# Molecular Mechanisms that Control mRNA Decapping in Biological Condensates

> **NIH NIH R01** · UNIVERSITY OF CALIFORNIA, SAN FRANCISCO · 2024 · $318,234

## Abstract

PROJECT SUMMARY
Cells organize biochemical reactions into biological condensates. P-bodies are conserved cytoplasmic
condensates enriched in factors important for mRNA storage or degradation, but how these opposing outcomes
may be achieved in condensates is unclear. A critical step in mRNA degradation is the removal of the 5'-7-
methylguanosine cap by the decapping enzyme complex (Dcp1/Dcp2) that precedes and permits digestion of
the mRNA body by conserved exoribonucleases. We have reconstituted biological condensates containing
fission yeast Dcp1/Dcp2 and an enhancer of decapping protein 3 (Edc3), which are major core proteins of P-
bodies.

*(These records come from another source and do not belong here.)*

`src/rtl/hazard_ctrl_fsm_pkg.sv`:
```
// Shared definitions for the pipeline hazard controller: FSM state encodings and default field geometry.
package hazard_ctrl_fsm_pkg;

    localparam int WORD_SIZE  = 16;
    localparam int RS_LSB_DEF = 10;
    localparam int RT_LSB_DEF = 8;

    typedef enum logic [1:0] {
        HZ_RUN      = 2'd0,
        HZ_FLUSH    = 2'd1,
        HZ_MEM_WAIT = 2'd2
    } hz_state_e;

endpackage

```
`src/rtl/hazard_sat_counter.sv`:
```
// 16-bit saturating event counter (async active-high clear), only built with HAZARD_STATS_EN.
// Latency: count reflects en one cycle later; no backpressure, holds at all-ones once saturated.
`ifdef HAZARD_STATS_EN
module hazard_sat_counter #(
    parameter int W = 16
) (
    input  logic         clk,
    input  logic         reset,
    input  logic         en,
    output logic [W-1:0] count
);

    always_ff @(posedge clk or posedge reset) begin
        if (reset) begin
            count <= '0;
        end else if (en && (count != '1)) begin
            count <= count + W'(1);
        end
    end

endmodule
`endif

```
`src/rtl/hazard_ctrl_fsm.sv`:
```
// Pipeline hazard controller: load-use stall, mispredict IF flush window, data-memory freeze.
// Latency: Stall/Flush_IF/Freeze are Mealy, asserted in the same cycle as their cause.
// Backpressure: Freeze holds the whole pipe; HAZARD_STATS_EN adds saturating activity counters.
module hazard_ctrl_fsm
    import hazard_ctrl_fsm_pkg::*;
#(
    parameter int WORD_W       = WORD_SIZE,
    parameter int REG_ADDR_W   = 2,
    parameter int RS_LSB       = RS_LSB_DEF,
    parameter int RT_LSB       = RT_LSB_DEF,
    parameter int FLUSH_CYCLES = 1
) (
    input  logic                  clk,
    input  logic                  reset,
    input  logic [WORD_W-1:0]     inst_ID,
    input  logic                  valid_ID,
    input  logic [REG_ADDR_W-1:0] rt_EX,
    input  logic                  memRead_EX,
    input  logic                  resolve_EX,
    input  logic [WORD_W-1:0]     realPC,
    input  logic [WORD_W-1:0]     predPC,
    input  logic                  memReq_MEM,
    input  logic                  memReady,
    output logic                  Stall,
    output logic                  Flush_IF,
    output logic                  Freeze,
    output logic                  busy
`ifdef HAZARD_STATS_EN
    ,
    output logic [15:0]           stall_cnt,
    output logic [15:0]           flush_cnt,
    output logic [15:0]           freeze_cnt
`endif
);

    localparam int FCNT_W = $clog2(FLUSH_CYCLES) + 1;

    hz_state_e             state, ret_state, eff_state;
    logic [FCNT_W-1:0]     fcnt;
    logic [REG_ADDR_W-1:0] rs_id, rt_id;
    logic                  lu, mp, mw;
    logic                  stall_c, flush_c, freeze_c;
    logic                  unused_inst;

    assign rs_id       = inst_ID[RS_LSB +: REG_ADDR_W];
    assign rt_id       = inst_ID[RT_LSB +: REG_ADDR_W];
    assign unused_inst = ^inst_ID;

    assign lu = memRead_EX & valid_ID & ((rs_id == rt_EX) | (rt_id == rt_EX));
    assign mp = resolve_EX & valid_ID & (realPC != predPC);
    assign mw = memReq_MEM & ~memReady;

    // The memReady cycle of MEM_WAIT already runs the rules of the state being resumed.
    always_comb begin
        eff_state = state;
        if ((state == HZ_MEM_WAIT) && memReady) begin
            eff_state = ret_state;
        end
    end

    always_comb begin
        stall_c  = 1'b0;
        flush_c  = 1'b0;
        freeze_c = 1'b0;
        unique case (eff_state)
            HZ_MEM_WAIT: freeze_c = 1'b1;
            HZ_FLUSH: begin
                if (mw) freeze_c = 1'b1;
                else    flush_c  = 1'b1;
            end
            default: begin
                if (mw)      freeze_c = 1'b1;
                else if (mp) flush_c  = 1'b1;
                else if (lu) stall_c  = 1'b1;
            end
        endcase
    end

    always_ff @(posedge clk or posedge reset) begin
        if (reset) begin
            state     <= HZ_RUN;
            ret_state <= HZ_RUN;
            fcnt      <= '0;
        end else begin
            unique case (eff_state)
                HZ_MEM_WAIT: ;
                HZ_FLUSH: begin
                    if (mw) begin
                        state     <= HZ_MEM_WAIT;
                        ret_state <= HZ_FLUSH;
                    end else if (fcnt == '0) begin
                        state <= HZ_RUN;
                    end else begin
                        state <= HZ_FLUSH;
                        fcnt  <= fcnt - 1'b1;
                    end
                end
                default: begin
                    if (mw) begin
                        state     <= HZ_MEM_WAIT;
                        ret_state <= HZ_RUN;
                    end else if (mp && (FLUSH_CYCLES > 1)) begin
                        // First flush cycle is this one; FLUSH covers the remaining FLUSH_CYCLES-1.
                        state <= HZ_FLUSH;
                        fcnt  <= FCNT_W'(FLUSH_CYCLES - 2);
                    end else begin
                        state <= HZ_RUN;
                    end
                end
            endcase
        end
    end

    assign Stall    = stall_c  & ~reset;
    assign Flush_IF = flush_c  & ~reset;
    assign Freeze   = freeze_c & ~reset;
    assign busy     = (state != HZ_RUN) & ~reset;

`ifdef HAZARD_STATS_EN
    hazard_sat_counter #(.W(16)) u_stall_cnt (
        .clk(clk), .reset(reset), .en(Stall), .count(stall_cnt)
    );
    hazard_sat_counter #(.W(16)) u_flush_cnt (
        .clk(clk), .reset(reset), .en(Flush_IF), .count(flush_cnt)
    );
    hazard_sat_counter #(.W(16)) u_freeze_cnt (
        .clk(clk), .reset(reset), .en(Freeze), .count(freeze_cnt)
    );
`endif

endmodule
```
`config.mk`:
```
export PLATFORM = sky130hd
export DESIGN_NAME = hazard_ctrl_fsm
export DESIGN_NICKNAME = d
export VERILOG_FILES = /design/src/rtl/hazard_ctrl_fsm_pkg.sv /design/src/rtl/hazard_sat_counter.sv /design/src/rtl/hazard_ctrl_fsm.sv
export SDC_FILE = /design/constraint.sdc
export NUM_CORES = 1
export LEC_CHECK = 0
export ABC_AREA = 1
export CAP_MARGIN = 20
export CORE_MARGIN = 1.5
export CORE_UTILIZATION = 24
export DETAILED_ROUTE_END_ITERATION = 10
export HOLD_SLACK_MARGIN = 0.05
export PLACE_DENSITY_LB_ADDON = 0.15
export SLEW_MARGIN = 20
export SYNTH_ARGS = -nofsm -noshare
export SYNTH_HDL_FRONTEND = slang
export SYNTH_SLANG_ARGS = --single-unit
```
`constraint.sdc`:
```
create_clock -name clk -period 1.27 [get_ports clk]
set_input_delay 0.381 -clock clk [delete_from_list [all_inputs] [get_ports clk]]
set_output_delay 0.381 -clock clk [all_outputs]
set_load 0.005 [all_outputs]
```
; ---- Yosys cells after proc, flatten, opt, wreduce, memory -nomap -nowiden
; Cells that the tools add are included.
[word_totals]
output_inout_bits = 4
regBits = 5
[classes]
n_mux = 19
n_eq_ne = 6
n_reduce_logical = 5
n_bitwise = 14
n_addsub = 1
[ops]
columns = op, n
row1 = != test 16 bit, 1
row2 = 2-to-1 mux 1 bit, 11
row3 = 2-to-1 mux 2 bit, 5
row4 = bitwise AND 1 bit, 9
row5 = case mux 2 bit (2 select lines), 2
row6 = equality test 2 bit, 2
row7 = equality test 2 bit (second input constant), 2
row8 = NOT 1 bit, 4
row9 = AND reduction 2 bit, 2
row10 = equality test 2 x 1 -> 1 bit (second input constant), 1
row11 = case mux 1 bit (2 select lines), 1
row12 = nonzero test 2 bit, 1
row13 = OR reduction 2 bit, 1
row14 = logical AND 1 bit, 1
row15 = OR 1 bit, 1
row16 = subtractor 1 bit (second input constant), 1

; ---- Longest topological paths before layout
; Gate-level depths: netlist of run 1.
[depth]
depth_word = 8
ltp_mapped = 10

; ---- Least setup slack after synthesis of run 1
; OpenSTA, ideal clock, no wires.
[synth_timing]
kind = input-to-output
start = in predPC[14]
end = out Stall
cell_stages = 9
n_path_buf = 0
path_slack_ps = -73
arrival_ps = 962
cell_sequence = nor2_1 nor2_1 nor2_1 nand2_1 nor2_1 nand2_1 nand2_1 nand2_1 nor2_2
[synth_via]
elab_chain_len = 6
[synth_lines]
columns = item, line_no
row1 = "start, declared", hazard_ctrl_fsm.sv:21  ; input logic [WORD_W-1:0] predPC,
row2 = != test 16 bit, hazard_ctrl_fsm.sv:50  ; assign mp = resolve_EX & valid_ID & (realPC != predPC);
row3 = bitwise AND 1 bit, hazard_ctrl_fsm.sv:50
row4 = 2-to-1 mux 1 bit, hazard_ctrl_fsm.sv:73  ; else if (mp) flush_c = 1'b1;
row5 = 2-to-1 mux 1 bit, hazard_ctrl_fsm.sv:72  ; if (mw) freeze_c = 1'b1;
row6 = 2-to-1 mux 1 bit, hazard_ctrl_fsm.sv:65  ; unique case (eff_state)
row7 = bitwise AND 1 bit, hazard_ctrl_fsm.sv:114  ; assign Stall = stall_c & ~reset;
row8 = "end, declared", hazard_ctrl_fsm.sv:24  ; output logic Stall,
; No other way between the ends.

; ---- Final worst setup path of run 1
[layout_timing]
start = reg state[1]
end = out Stall
[layout_via]
elab_chain_len = 7
[layout_lines]
columns = item, line_no
row1 = "start, declared", hazard_ctrl_fsm.sv:38  ; hz_state_e state, ret_state, eff_state;
row2 = "start signal, assigned", hazard_ctrl_fsm.sv:81  ; state <= HZ_RUN;
row3 = "start signal, assigned", hazard_ctrl_fsm.sv:89  ; state <= HZ_MEM_WAIT;
row4 = "start signal, assigned", hazard_ctrl_fsm.sv:92  ; state <= HZ_RUN;
row5 = equality test 2 bit, hazard_ctrl_fsm.sv:56  ; if ((state == HZ_MEM_WAIT) && memReady) begin
row6 = logical AND 1 bit, hazard_ctrl_fsm.sv:56
row7 = 2-to-1 mux 2 bit *, hazard_ctrl_fsm.sv:56
row8 = equality test 2 x 1 -> 1 bit / equality test 2 bit (equally long branches), hazard_ctrl_fsm.sv:65
row9 = OR reduction 2 bit (no source line) *, n/a
row10 = 2-to-1 mux 1 bit *, hazard_ctrl_fsm.sv:65
row11 = bitwise AND 1 bit *, hazard_ctrl_fsm.sv:114
; Every way passes the cells marked *; elsewhere a longest branch is shown, timed or not.

==> results of run 1 <==
-- synth_stat cells, drive strengths merged --
master / instances / area [µm²]
a21oi: 1 / 5.00
nand4: 1 / 6.26
nand2: 47 / 176
nand3: 1 / 5.00
xnor2: 2 / 17.5
dfrtp: 2 / 50.1
nor2: 24 / 92.6
inv: 34 / 128
a31oi: 1 / 6.26
o21ai: 2 / 10.0
xor2: 2 / 17.5
-- placed cells by master, fill, tap and decap left out --
cell type	count
nand2_1	40
inv_1	24
buf_2	21
buf_6	17
nor2_1	16
inv_2	9
nor2_2	7
nand2_2	7
dlygate4sd2_1	7
buf_4	4
clkbuf_4	3
xor2_1	2
xnor2_1	2
clkbuf_2	2
dfrtp_1	2
inv_4	1
a31oi_1	1
o21ai_2	1
o21ai_1	1
nand4_1	1
nor2_4	1
nand3_1	1
a21oi_2	1
clkdlybuf4s15_1	1
dlymetal6s2s_1	1
clkdlybuf4s50_1	1
clkdlybuf4s15_2	1
-- worst paths after layout --
path | end | slack [ps] | depth (start not counted)
min in group clk | ret_state[0] | 430 | 3
max reg2reg | state[1] | 310 | 4
max | Stall | -370 | 6
min reg2reg | ret_state[0] | 490 | 2
max in group asynchronous | state[1] | 910 | 3
min | ret_state[0] | 240 | 3
-- area by class of cell --
cell class	instances	share of cell area, %
repair buffers	55	41.6
inverters	34	12.2
multi-input cells	81	36.2
flip-flops and latches	2	4.71
clock buffers	3	2.12
well taps	27	3.18
-- cell families after synthesis --
| kind of cell | Yosys count | share of synthesized area [%] |
|---|---|---|
| XOR/XNOR | 4 | 6.81 |
| AO/OA/AOI/OAI | 4 | 4.13 |
| buffers and inverters | 34 | 24.8 |
| flip-flops | 2 | 9.73 |
| AND/OR/NAND/NOR | 73 | 54.5 |
-- power by group --
group          internal, µW  switching (µW)  total, µW  leakage (µW)
Combinational           158             110        268      0.000648
Clock                   104            37.5        142     0.0000138
Sequential             66.4            1.87       68.3     0.0000265
Total                   329             150        478      0.000688
-- per-stage QoR --
step	util, %	TNS (ps)	instances	total power, µW	instance area (µm²)
floorplan	-	-75.5	117	158	514
global placement	53.8	-3690	197	339	1070
detailed placement	53.8	-3670	197	344	1070
CTS	49.8	-1020	202	451	987
global route	53.6	-1170	202	523	1060
finish	53.6	-913	202	478	1060
-- tightest hold or removal path, delay by kind of cell --
kind | cells | cell delay, ps
buffers and inverters | 3 | 410
-- repair_timing --
item,4_1_cts,5_1_grt
setup buffers,2,0
resized for setup,160,41
endpoints found under the setup margin,4,4
cloned,0,0
pin swaps,54,30
-- per-layer routing --
layer,share of wire (%),global-route usage [%],vias to the layer above,wire length [µm]
li1,-,-,443,-
met1,41,15.9,318,613
met2,52,22.3,26,787
met3,7.3,3.37,0,111
met4,0,1.43,0,0
met5,0,0,-,0
-- registers in the layout, indices dropped and copies added, names as in the netlist --
| register | count |
|---|---|
| state | 1 |
| ret_state | 1 |
==> summary.md, run 1 <==
| Metric | Value |
|---|---|
| Status | `finished with violations` |
| Failing checks | `setup timing` |
| Type of the worst min-delay path | `primary input to asynchronous set/reset pin` |
| Worst Path Max Fanout | `2` |
| CP max stage delay | `approximately 380 ps` |
| Final worst slack | `-367 ps` |
| Clock Sinks | `2` |
| # rows | `16` |
| Nets | `around 230` |
| Ys Warns | `0` |
| Slowest CP cell | `dfrtp_1` |
| CP arrival | `between 1000 and 1500 ps` |
| DRT Wirelength | `between 1.5 and 2 mm` |
| Fin. max-slew vios | `0` |
| Num CTS Buffers | `3` |
| Total die area | `about 2400 µm²` |
| Drt pass-1 iters | `4` |
| R2r startpoint | `state[1]` |
| Core Area | `just under 2000 µm²` |
| Peak Freq | `roughly 0.61 GHz` |
| VDD IR-drop max | `approximately 0.00053 V` |
| Routed vias | `between 700 and 800` |
| Detail Route Antenna Nets | `0` |
| Multi-input gate area | `a little under 400 µm²` |
| Crit-path cells | `o21ai_2, inv_1, nor2_2, nand4_1, nor2_2, buf_2` |
| Total GRT Usage | `about an eighth` |
| CTS root buffer | `clkbuf_4` |
| Synthesized flop and latch total | `2` |
| CTS tree | `yes` |
| Crit path top cell by count | `nor2_2` |
| Final period util | `129%` |
| Lkg Pwr | `0.000688 µW` |
| Gp weighted congestion | `0.633` |
| Max_cap viols | `0` |
| Synthesized area | `approximately 510 µm²` |
| GR Overflow Total | `0` |
| Clk_skew | `approximately 7.2 ps` |
| Unrepaired setup endpoints after global routing | `yes` |
| Die span in x | `between 40 and 50 µm` |
| Post-Synthesis Cells | `117` |
| N_diodes | `0` |
| Port bufs | `between 40 and 50` |
| Largest net degree at the start of global routing | `4` |
| Sequential-to-total area share from yosys stat | `9.73%` |
| Crit. End Element | `primary output` |
| Min cycle time layout | `between 1500 and 2000 ps` |
| Worst slew pin tran | `between 100 and 150 ps` |
| Final number of hold-violating endpoints | `0` |
| PD cells | `approximately 450 nW/µm²` |
| FILL cells | `roughly 210` |
| CTS clk-pin slew, worst paths | `30 ps` |
| Die Ht | `slightly below 50 µm` |
| # setup viols final | `4` |
| Storage cell area | `50.0 µm²` |
| Cts hold-fix bufs | `0` |
| H-tree levels | `1` |
| Critical path buffers and inverters | `2` |
| Worst-Skew Late Latency | `~230 ps` |
| IO Pins | `approximately 60` |
| Setup CP Type | `register to primary output` |
| Area Growth Syn to Fin | `107%` |
| Top delay family on crit path | `flip-flops` |
| Share of layout cells above drive strength 1 | `42.9%` |
| Crit path launch | `state[1]` |
| CP required | `~890 ps` |
| Number of distinct library cells after synthesis | `13` |
| Initial Util | `between 20% and 30%` |
| Drt wl/cell | `~7.5 µm` |
| DRT iter0 DRCs | `7` |
| Fin Hold WS | `239 ps` |
| Vias in the first global route | `696` |
| Vias per inst | `3.90` |
| Dpl ws | `-1150 ps` |
| Mean post-synth cell area | `~4.4 µm²` |
| Max_slew headroom | `90.9%` |
| First-pass GRT wire length | `between 2 and 3 mm` |
| Drt drc | `0` |
| Clk buf depth | `2` |
| Crit start category | `register` |
| DP Wirelength | `around 1.2 mm` |
| Antenna violations before repair | `0` |
| Post-Syn Nets | `roughly 170` |
(Power assumes the default switching activity.)
==> run 2: changes to the inputs <==
--- a/config.mk
+++ b/config.mk
@@ -9,6 +9,8 @@
 export CAP_MARGIN = 20
 export CORE_MARGIN = 1.5
 export CORE_UTILIZATION = 24
+export CTS_CLUSTER_DIAMETER = 120
+export CTS_CLUSTER_SIZE = 14
 export DETAILED_ROUTE_END_ITERATION = 10
 export HOLD_SLACK_MARGIN = 0.05
 export PLACE_DENSITY_LB_ADDON = 0.15
==> results of run 2 <==
Same layout as run 1: the final DEF is identical, and so are final timing and power.
==> run 3: changes to the inputs <==
--- a/config.mk
+++ b/config.mk
@@ -7,7 +7,7 @@
 export LEC_CHECK = 0
 export ABC_AREA = 1
 export CAP_MARGIN = 20
-export CORE_MARGIN = 1.5
+export CORE_MARGIN = 3
 export CORE_UTILIZATION = 24
 export CTS_CLUSTER_DIAMETER = 120
 export CTS_CLUSTER_SIZE = 14
==> run 3 against run 2 <==
  * The flow still finishes with violations (setup timing)
  * Register-to-register slack got worse by 620 ps
  * Clock power is 6% lower
  * Via count grew 3.8%
==> summary.md, run 3 (synthesis gave the netlist of run 1 again) <==
| Metric | Value |
|---|---|
| Crit start category | `primary input` |
| Die span in x | `52.3 µm` |
| Slowest CP cell | `dlygate4sd2_1` |
| Biggest regs | `ret_state x1, state x1` |
| First-pass GRT wire length | `roughly 2.6 mm` |
| Worst-Skew Late Latency | `approximately 220 ps` |
| Setup CP Type | `primary input to primary output` |
| Initial Util | `approximately a quarter` |
| DRT iter0 DRCs | `6` |
| Unrepaired setup endpoints after global routing | `yes` |
| Max_cap viols | `0` |
| Port bufs | `48` |
| CTS root buffer | `clkbuf_4` |
| Cts hold-fix bufs | `0` |
| Area Growth Syn to Fin | `112%` |
| CTS clk-pin slew, worst paths | `30 ps` |
| Clk buf depth | `2` |
| Failing checks | `setup timing` |
| Worst Path Max Fanout | `2` |
| Min cycle time layout | `roughly 1600 ps` |
| CP max stage delay | `~260 ps` |
| GR Overflow Total | `0` |
| DRT Wirelength | `between 1.5 and 2 mm` |
| Nets | `~240` |
| Detail Route Antenna Nets | `0` |
| Peak Freq | `0.608 GHz` |
| Gp weighted congestion | `between 0.6 and 0.7` |
| CP arrival | `approximately 1300 ps` |
| Dpl ws | `-1210 ps` |
| Routed vias | `between 800 and 900` |
| IO Pins | `between 60 and 70` |
| Placed insts | `around 200` |
| CTS tree | `yes` |
| Num CTS Buffers | `3` |
| Drt drc | `0` |
| Drt wl/cell | `8.47 µm` |
| Vias per inst | `slightly below 4` |
| Top delay family on crit path | `buffers and inverters` |
| VDD IR-drop max | `~0.00046 V` |
| H-tree levels | `1` |
| Final number of hold-violating endpoints | `0` |
| Total die area | `2730 µm²` |
| Type of the worst min-delay path | `primary input to asynchronous set/reset pin` |
| Clk_skew | `between 1.5 and 2 ps` |
| Antenna violations before repair | `0` |
| Core Area | `between 2000 and 2500 µm²` |
| Fin Setup TNS | `-1170 ps` |
| Largest net degree at the start of global routing | `4` |
| # setup viols final | `5` |
| # rows | `16` |
| Most frequent cells in the layout | `nand2_1 (40), buf_2 (28), inv_1 (25)` |
| Status | `finished with violations` |
| Vias in the first global route | `a little over 700` |
| Final period util | `130%` |
| Die Ht | `52.3 µm` |
| Most common cell after layout, fill and taps aside | `nand2_1` |
| Fin. max-slew vios | `0` |
| N_diodes | `0` |
| Tot Pwr | `491 µW` |
| CP required | `just under 900 ps` |
| Lkg Pwr | `0.000714 µW` |
| PD cells | `approximately 450 nW/µm²` |
| Share of layout cells above drive strength 1 | `between 40% and 50%` |
| Clock Sinks | `2` |
| Crit. End Element | `primary output` |
| Final worst slack | `-376 ps` |
| Max_slew headroom | `89.5%` |
| Drt pass-1 iters | `3` |
| FILL cells | `215` |
| DP Wirelength | `~1.4 mm` |
| Worst slew pin tran | `157 ps` |
| Critical path buffers and inverters | `2` |
| Total GRT Usage | `12.5%` |
| Crit-path cells | `dlygate4sd2_1, xor2_1, o21ai_1, nand4_1, nor2_2, buf_2` |
| Layout Cells excl Fill | `around 210` |
-- run 3: cell count changes in the layout (fill, tap and decap cells not counted) --
cell | previous run | this run
clkbuf_2 | 2 | 0
clkdlybuf4s15_2 | 1 | 0
clkdlybuf4s15_1 | 1 | 0
buf_8 | 0 | 1
inv_1 | 24 | 25
inv_4 | 1 | 2
nor2_2 | 7 | 6
buf_2 | 21 | 28
buf_6 | 17 | 18
nor2_1 | 16 | 17
inv_2 | 9 | 7
-- run 3: layer usage --
layer  share of wire [%]  GRT usage [%]  wire length [µm]
met2                  59           25.6              1040
met3                 5.8           2.28               102
met1                  35           12.2               608
met5                   0              0                 0
met4                   0           3.83                 0
-- run 3: report_power, final --
| group | internal [µW] | total (µW) | switching (µW) | leakage (µW) |
|---|---|---|---|---|
| combinational | 171 | 288 | 118 | 0.000673 |
| clock | 104 | 134 | 30.7 | 0.0000138 |
| sequential | 66.5 | 68.4 | 1.97 | 0.0000265 |
| total | 341 | 491 | 150 | 0.000714 |
-- run 3: final timing paths --
| path | from | to | slack (ps) | depth (start not counted) |
|---|---|---|---|---|
| worst min register to register | ret_state[0] | ret_state[0] | 490 | 2 |
| worst min-delay path | reset | state[1] | 180 | 3 |
| worst max register to register | state[1] | state[1] | -310 | 10 |
| worst max-delay path | rt_EX[0] | Stall | -380 | 6 |
| max in group asynchronous | reset | ret_state[0] | 980 | 3 |
| min in group clk | memReq_MEM | ret_state[0] | 400 | 2 |
-- run 3: cell type report --
class | instances | area [µm²] | area share, %
timing repair buffer | 60 | 472 | 43.2
multi-input combinational | 81 | 382 | 34.9
inverter | 34 | 133 | 12.1
sequential | 2 | 50.0 | 4.58
tap | 27 | 33.8 | 3.09
clock buffer | 3 | 22.5 | 2.06
-- run 3: worst min-delay path: stages --
cell,delay [ps]
buf_2,120
buf_4,140
inv_1,80
-- run 3: metrics by stage --
stage          utilization, %  instance area, µm²  hold WS [ps]
2_1_floorplan               -                 514           122
3_5_place_dp             52.9                1060           488
6_report                 54.6                1090           180
5_1_grt                  54.6                1090           181
4_1_cts                  50.2                1010           237
3_3_place_gp             52.9                1060           485
-- run 3: timing repair --
action	in CTS	in global routing
gates resized for setup	176	36
pin swaps	55	33
setup buffers	8	2
endpoints found under the setup margin	4	5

Using novel, activity-based fluorescence probes we have made two significant discoveries. First, contrary
to the popular model that condensates enhance enzymatic reactions due to local concentration effects, we find
that phase separation represses the activity of Dcp1/Dcp2 100-fold compared to dilute solution. Second, the
decapping activity of these condensates can be rescued by Edc3. Our data suggest the protein interaction
platform Dcp1 is an integrator of short-linear protein interaction motifs that couples phase separation to
inactivation of decapping by promoting a conformational change in Dcp1/Dcp2 to an autoinhibited conformation.
In Aim 1, we will determine the structure of the autoinhibited conformation of Dcp1/Dcp2 and test the hypothesis
that short-linear motifs in Dcp2 directly interact with Dcp1 to promote a transient inactive conformation of the
decapping complex. In Aim 2, we will study how condensates provide an additional layer for decapping
repression, testing the hypothesis interactions that promote phase separation further stabilize the inactive
conformation of Dcp1/Dcp2 in condensates. In Aim 3, we will determine the mechanism for activation of
decapping in condensates, testing the hypothesis that Edc3 opposes the inhibitory action of short-linear inaction
motifs in Dcp2 and promotes a conformational change that opens the RNA binding channel in Dcp1/Dcp2 to
promote efficient decapping within condensates. Lesions important for repression of decapping in vitro will be
tested for their function in EDC3-mediated mRNA decay in fission yeast. The proposed studies are poised to
provide a paradigmatic example of how biological condensation is coupled to conformational control of enzyme
activity that affects the fidelity of gene expression at the level of mRNA decay.

## Key facts

- **NIH application ID:** 10827957
- **Project number:** 5R01GM148881-02
- **Recipient organization:** UNIVERSITY OF CALIFORNIA, SAN FRANCISCO
- **Principal Investigator:** John D Gross
- **Activity code:** R01 (R01, R21, SBIR, etc.)
- **Funding institute:** NIH
- **Fiscal year:** 2024
- **Award amount:** $318,234
- **Award type:** 5
- **Project period:** 2023-04-15 → 2027-03-31

## Primary source

NIH RePORTER: https://reporter.nih.gov/project-details/10827957

## Citation

> US National Institutes of Health, RePORTER application 10827957, Molecular Mechanisms that Control mRNA Decapping in Biological Condensates (5R01GM148881-02). Retrieved via AI Analytics 2026-05-26 from https://api.ai-analytics.org/grant/nih/10827957. Licensed CC0.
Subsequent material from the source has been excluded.